■ TASK INSTRUCTIONS: Copy out all the lines in the records that include the word "matcher".

[Stored data]
## src/rtl/wake_pkg.sv

```systemverilog
// Shared types and register layout of the wake capture unit.
package wake_pkg;
    // One received byte together with its framing strobes.
    typedef struct packed {
        logic       valid;
        logic       sof;
        logic       eof;
        logic       good;
        logic [7:0] data;
    } rx_beat_t;

    // Word offsets in the register port (buffer lives at top half).
    localparam int REG_CTRL = 0;
    localparam int REG_STAT = 1;
    localparam int REG_LEN  = 2;

    // Bit positions.
    localparam int CTRL_EN  = 0;
    localparam int CTRL_PME = 1;
    localparam int ST_MAGIC = 0;
    localparam int ST_PME   = 1;
endpackage

```

## src/rtl/wake_magic_detect.sv

```systemverilog
// Magic pattern matcher.
// Scans the byte stream for SYNC_LEN or more 0xFF bytes directly followed
// by ADDR_COPIES copies of the station address. hit_now reports, for the
// beat on the input, whether the current frame has matched so far
// (including that beat). Assumes sof only comes with valid and that the
// station address never starts with 0xFF (true for unicast addresses).
module wake_magic_detect
    import wake_pkg::*;
#(
    parameter int SYNC_LEN    = 6,
    parameter int ADDR_COPIES = 16,
    parameter int ADDR_BYTES  = 6
) (
    input  logic                      clk,
    input  logic                      rst_n,
    input  rx_beat_t                  beat,
    input  logic [8*ADDR_BYTES-1:0]   station_addr,
    output logic                      hit_now
);
    localparam int FF_W  = $clog2(SYNC_LEN + 1);
    localparam int PTR_W = $clog2(ADDR_BYTES);
    localparam int CPY_W = $clog2(ADDR_COPIES);

    logic [7:0]       addr_byte [ADDR_BYTES];
    logic [FF_W-1:0]  ff_cnt,  ff_n;
    logic             in_match, match_n;
    logic [PTR_W-1:0] ptr,     ptr_n;
    logic [CPY_W-1:0] copy,    copy_n;
    logic             found,   found_n;
    logic             done;

    // Split the address into wire-order bytes.
    for (genvar g = 0; g < ADDR_BYTES; g++) begin : g_addr
        assign addr_byte[g] = station_addr[8*(ADDR_BYTES-1-g) +: 8];
    end

    // Next-state of the matcher for the beat on the input.
    always_comb begin
        ff_n    = beat.sof ? '0 : ff_cnt;
        match_n = beat.sof ? 1'b0 : in_match;
        ptr_n   = beat.sof ? '0 : ptr;
        copy_n  = beat.sof ? '0 : copy;
        found_n = beat.sof ? 1'b0 : found;
        done    = 1'b0;
        if (beat.valid) begin
            if (match_n) begin
                if (beat.data == addr_byte[ptr_n]) begin
                    if (ptr_n == PTR_W'(ADDR_BYTES - 1)) begin
                        ptr_n = '0;
                        if (copy_n == CPY_W'(ADDR_COPIES - 1)) begin
                            done    = 1'b1;
                            match_n = 1'b0;
                            copy_n  = '0;
                        end else begin
                            copy_n = copy_n + CPY_W'(1);
                        end
                    end else begin
                        ptr_n = ptr_n + PTR_W'(1);
                    end
                end else begin
                    match_n = 1'b0;
                    ptr_n   = '0;
                    copy_n  = '0;
                    ff_n    = (beat.data == 8'hFF) ? FF_W'(1) : '0;
                end
            end else if (beat.data == 8'hFF) begin
                if (ff_n != FF_W'(SYNC_LEN)) ff_n = ff_n + FF_W'(1);
            end else if (ff_n == FF_W'(SYNC_LEN) && beat.data == addr_byte[0]) begin
                match_n = 1'b1;
                ptr_n   = PTR_W'(1);
                copy_n  = '0;
                ff_n    = '0;
            end else begin
                ff_n = '0;
            end
            if (done) found_n = 1'b1;
        end
        hit_now = found_n;
    end

    // Register the matcher state on every valid beat.
    always_ff @(posedge clk) begin
        if (!rst_n) begin
            ff_cnt   <= '0;
            in_match <= 1'b0;
            ptr      <= '0;
            copy     <= '0;
            found    <= 1'b0;
        end else if (beat.valid) begin
            ff_cnt   <= ff_n;
            in_match <= match_n;
            ptr      <= ptr_n;
            copy     <= copy_n;
            found    <= found_n;
        end
    end

    AST_PTR_RANGE: assert property (@(posedge clk) disable iff (!rst_n)
        in_match |-> (int'(ptr) < ADDR_BYTES));
    AST_SYNC_CLEAR_IN_MATCH: assert property (@(posedge clk) disable iff (!rst_n)
        in_match |-> (ff_cnt == '0));
endmodule

```

## src/rtl/wake_capture_buf.sv

```systemverilog
// Capture store for the opening bytes of each frame.
// Writes each byte at its frame position while not frozen, up to DEPTH
// bytes, and latches the byte count on commit. Reads are registered.
// Assumes commit is only raised on an end-of-frame beat and never while
// frozen.
module wake_capture_buf
    import wake_pkg::*;
#(
    parameter int DEPTH = 128,
    parameter int IDX_W = $clog2(DEPTH),
    parameter int LEN_W = $clog2(DEPTH + 1)
) (
    input  logic             clk,
    input  logic             rst_n,
    input  rx_beat_t         beat,
    input  logic             frozen,
    input  logic             commit,
    input  logic             rd_en,
    input  logic [IDX_W-1:0] rd_idx,
    output logic [7:0]       rd_byte,
    output logic [LEN_W-1:0] cap_len
);
    logic [7:0]       mem [DEPTH];
    logic [LEN_W-1:0] wr_cnt, pos, cnt_n;
    logic             room;

    // Position of the current byte and the count after it.
    always_comb begin
        pos   = beat.sof ? '0 : wr_cnt;
        room  = pos < LEN_W'(DEPTH);
        cnt_n = room ? pos + LEN_W'(1) : pos;
    end

    // Byte counter within the frame.
    always_ff @(posedge clk) begin
        if (!rst_n)          wr_cnt <= '0;
        else if (beat.valid) wr_cnt <= cnt_n;
    end

    // Store bytes while the buffer is open.
    always_ff @(posedge clk) begin
        if (beat.valid && !frozen && room) mem[pos[IDX_W-1:0]] <= beat.data;
    end

    // Registered buffer read.
    always_ff @(posedge clk) begin
        if (!rst_n)     rd_byte <= '0;
        else if (rd_en) rd_byte <= mem[rd_idx];
    end

    // Captured length, taken when a match is committed.
    always_ff @(posedge clk) begin
        if (!rst_n)      cap_len <= '0;
        else if (commit) cap_len <= cnt_n;
    end

    AST_LEN_LIMIT: assert property (@(posedge clk) disable iff (!rst_n)
        int'(cap_len) <= DEPTH);
    AST_LEN_FROZEN: assert property (@(posedge clk) disable iff (!rst_n)
        frozen |=> $stable(cap_len));
endmodule

```

## src/rtl/wake_regs.sv

```systemverilog
// Control and status registers plus the read mux.
// Holds wake enable and event enable, the sticky wake and event status
// bits (write-one-to-clear), the event pulse, and registered read data.
// Assumes commit is already qualified by wake enable and by a clear
// wake status bit.
module wake_regs
    import wake_pkg::*;
#(
    parameter int REG_AW = 8,
    parameter int LEN_W  = 8
) (
    input  logic              clk,
    input  logic              rst_n,
    input  logic              reg_wr,
    input  logic              reg_rd,
    input  logic [REG_AW-1:0] reg_addr,
    input  logic [31:0]       reg_wdata,
    input  logic              nv_load,
    input  logic              nv_wake_en,
    input  logic              commit,
    input  logic [LEN_W-1:0]  cap_len,
    input  logic [7:0]        buf_byte,
    output logic              wake_en,
    output logic              status_magic,
    output logic              pme_req,
    output logic [31:0]       reg_rdata
);
    logic        pme_en, pme_status;
    logic        wr_ctrl, wr_stat;
    logic        rd_buf;
    logic [31:0] rd_word;
    logic        unused_wdata;

    assign unused_wdata = &{1'b0, reg_wdata[31:2]};
    assign wr_ctrl = reg_wr && reg_addr == REG_AW'(REG_CTRL);
    assign wr_stat = reg_wr && reg_addr == REG_AW'(REG_STAT);

    // Control word: configuration load wins over a register write.
    always_ff @(posedge clk) begin
        if (!rst_n) begin
            wake_en <= 1'b0;
            pme_en  <= 1'b0;
        end else begin
            if (wr_ctrl) begin
                wake_en <= reg_wdata[CTRL_EN];
                pme_en  <= reg_wdata[CTRL_PME];
            end
            if (nv_load) wake_en <= nv_wake_en;
        end
    end

    // Sticky status bits: set by a match, cleared by writing one.
    always_ff @(posedge clk) begin
        if (!rst_n) begin
            status_magic <= 1'b0;
            pme_status   <= 1'b0;
        end else begin
            if (commit)                            status_magic <= 1'b1;
            else if (wr_stat && reg_wdata[ST_MAGIC]) status_magic <= 1'b0;
            if (commit && pme_en)                  pme_status   <= 1'b1;
            else if (wr_stat && reg_wdata[ST_PME]) pme_status   <= 1'b0;
        end
    end

    // One-cycle event request.
    always_ff @(posedge clk) begin
        if (!rst_n) pme_req <= 1'b0;
        else        pme_req <= commit && pme_en;
    end

    // Registered register read.
    always_ff @(posedge clk) begin
        if (!rst_n) begin
            rd_buf  <= 1'b0;
            rd_word <= '0;
        end else if (reg_rd) begin
            rd_buf <= reg_addr[REG_AW-1];
            if (reg_addr == REG_AW'(REG_CTRL))      rd_word <= {30'b0, pme_en, wake_en};
            else if (reg_addr == REG_AW'(REG_STAT)) rd_word <= {30'b0, pme_status, status_magic};
            else if (reg_addr == REG_AW'(REG_LEN))  rd_word <= 32'(cap_len);
            else                                    rd_word <= '0;
        end
    end

    assign reg_rdata = rd_buf ? {24'b0, buf_byte} : rd_word;

    AST_PME_ONE_CYCLE: assert property (@(posedge clk) disable iff (!rst_n)
        pme_req |=> !pme_req);
    AST_PME_FLAGGED: assert property (@(posedge clk) disable iff (!rst_n)
        pme_req |-> (pme_status && status_magic));
    AST_RISE_NEEDS_EN: assert property (@(posedge clk) disable iff (!rst_n)
        $rose(status_magic) |-> $past(wake_en));
    AST_W1C_MAGIC: assert property (@(posedge clk) disable iff (!rst_n)
        (wr_stat && reg_wdata[ST_MAGIC] && status_magic) |=> !status_magic);
endmodule

```

## src/rtl/wake_capture_top.sv

```systemverilog
// Magic packet wake-up capture unit, top level.
// Ties the matcher, capture store and register block together and forms
// the commit condition: good end of frame, match seen, wake enabled and
// no earlier capture pending. Assumes rx_sof/rx_eof/rx_good are only
// meaningful with rx_valid.
module wake_capture_top
    import wake_pkg::*;
#(
    parameter int CAP_DEPTH   = 128,
    parameter int SYNC_LEN    = 6,
    parameter int ADDR_COPIES = 16,
    parameter int REG_AW      = 8
) (
    input  logic              clk,
    input  logic              rst_n,
    input  logic              nv_load,
    input  logic              nv_wake_en,
    input  logic [47:0]       station_addr,
    input  logic              rx_valid,
    input  logic              rx_sof,
    input  logic              rx_eof,
    input  logic              rx_good,
    input  logic [7:0]        rx_data,
    input  logic              reg_wr,
    input  logic              reg_rd,
    input  logic [REG_AW-1:0] reg_addr,
    input  logic [31:0]       reg_wdata,
    output logic [31:0]       reg_rdata,
    output logic              pme_req
);
    localparam int IDX_W = $clog2(CAP_DEPTH);
    localparam int LEN_W = $clog2(CAP_DEPTH + 1);

    rx_beat_t         beat;
    logic             hit_now, commit, wake_en, status_magic;
    logic [7:0]       buf_byte;
    logic [LEN_W-1:0] cap_len;

    assign beat   = '{valid: rx_valid, sof: rx_sof, eof: rx_eof, good: rx_good, data: rx_data};
    assign commit = rx_valid && rx_eof && rx_good && hit_now && wake_en && !status_magic;

    wake_magic_detect #(
        .SYNC_LEN(SYNC_LEN), .ADDR_COPIES(ADDR_COPIES), .ADDR_BYTES(6)
    ) u_detect (
        .clk(clk), .rst_n(rst_n), .beat(beat),
        .station_addr(station_addr), .hit_now(hit_now)
    );

    wake_capture_buf #(
        .DEPTH(CAP_DEPTH), .IDX_W(IDX_W), .LEN_W(LEN_W)
    ) u_buf (
        .clk(clk), .rst_n(rst_n), .beat(beat), .frozen(status_magic),
        .commit(commit), .rd_en(reg_rd && reg_addr[REG_AW-1]),
        .rd_idx(reg_addr[IDX_W-1:0]), .rd_byte(buf_byte), .cap_len(cap_len)
    );

    wake_regs #(
        .REG_AW(REG_AW), .LEN_W(LEN_W)
    ) u_regs (
        .clk(clk), .rst_n(rst_n), .reg_wr(reg_wr), .reg_rd(reg_rd),
        .reg_addr(reg_addr), .reg_wdata(reg_wdata), .nv_load(nv_load),
        .nv_wake_en(nv_wake_en), .commit(commit), .cap_len(cap_len),
        .buf_byte(buf_byte), .wake_en(wake_en), .status_magic(status_magic),
        .pme_req(pme_req), .reg_rdata(reg_rdata)
    );
endmodule

```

■ SOLUTION:
// Magic pattern matcher.
    // Next-state of the matcher for the beat on the input.
    // Register the matcher state on every valid beat.
// Ties the matcher, capture store and register block together and forms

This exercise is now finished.